9. An optical connection comprising:

a first ferrule including a first lens;

a first fiber attached to a first ferrule;

a second ferrule including a second lens; and

a second fiber attached to the second ferrule; wherein

the first and second ferrules, the first and second lenses, and the first and second fibers are configured to provide a first channel that defines a light transmission path; and

an optical power of the first lens is different than an optical power of the second lens.

10. An optical connection of claim 9, wherein:

light emerging from the first fiber is not collimated by the first lens; and

light emerging from the second fiber is not collimated by the second lens.

11. An optical connection of claim 9, wherein a gap between the first lens and the second lens is less than about 100 μm.

12. An optical connection of claim 9, further comprising:

a third fiber attached to the first ferrule; and

a fourth fiber attached to the second ferrule; wherein

the first ferrule further includes an additional second lens;

the second ferrule further includes an additional first lens;

the first ferrule and the second ferrule are identical or substantially identical; and

the first and second ferrules, the additional first and second lenses, and the third and fourth fibers are configured to provide a second channel that defines another light transmission path.

13. An optical connection of claim 12, further comprising keyed, hermaphroditic alignment elements such that the first ferrule and the second ferrule can only be mated in one orientation.

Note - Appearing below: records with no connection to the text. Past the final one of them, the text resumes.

===== config.mk =====
export PLATFORM = sky130hd
export DESIGN_NAME = demux_1_2_stream
export DESIGN_NICKNAME = d
export VERILOG_FILES = /design/src/rtl/demux_1_2_stream.sv
export SDC_FILE = /design/constraint.sdc
export NUM_CORES = 1
export LEC_CHECK = 0
export CAP_MARGIN = 10
export CORE_ASPECT_RATIO = 0.8
export CORE_MARGIN = 2
export CORE_UTILIZATION = 39
export DETAILED_ROUTE_END_ITERATION = 8
export PLACE_DENSITY = 0.82
export SYNTH_ARGS = -nofsm -noshare
export SYNTH_HDL_FRONTEND = slang
export SYNTH_SLANG_ARGS = --single-unit

===== constraint.sdc =====
create_clock -name clk -period 1.3 [get_ports clk]
set_clock_uncertainty 0.1 [all_clocks]
set_input_delay 0.26 -clock clk [delete_from_list [all_inputs] [get_ports clk]]
set_output_delay 0.26 -clock clk [all_outputs]
set_load 0.02 [all_outputs]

14. An optical connection of claim 12, further comprising additional channels; wherein

each of the additional channels includes lenses of different strengths.

15. An optical connection of claim 12, further comprising:

a gap between the first ferrule and the second ferrule; wherein

an optical signal propagating across the gap has a beam diameter of at least about 100 μm at an end surface of the first ferrule and at an end surface of the second ferrule; and

the beam diameter varies across the gap.

16. A first side of an optical interface comprising:

first lenses with a first strength;

second lenses with a second strength weaker than the first strength; and

the first lenses and the second lenses are arranged in a hermaphroditic pattern.

17. A first side of claim 16, wherein the first side includes a ferrule supporting the optical fibers.

18. A first side of claim 17, wherein the ferrule supporting the optical fibers includes hermaphroditic alignment features.

19. A first side of claim 17, wherein the first lenses and the second lenses are formed in the ferrule.

20. A first side of claim 16, wherein, when the first side is rotated by about an axis parallel to a mating direction of the first side, a pattern of the first and second lenses is reversed with a second lens in a location formerly occupied by a first lens and a first lens in a location formerly occupied by a second lens.

21. A first side of claim 20, wherein the rotation is 180°.

22. An optical connection comprising;

a first side of an optical interface as recited in claim 16; and

a second side of the optical interface identical or substantially identical to the first side of the optical interface; wherein

the first and the second sides of the optical interface are mated together.

23. An optical connector comprising the first side as recited in claim 17.

24. An optical connector of claim 23, wherein the ferrule supporting the optical fibers includes hermaphroditic alignment features.

25. An optical connector of claim 23, wherein the first lenses and the second lenses are formed in the ferrule.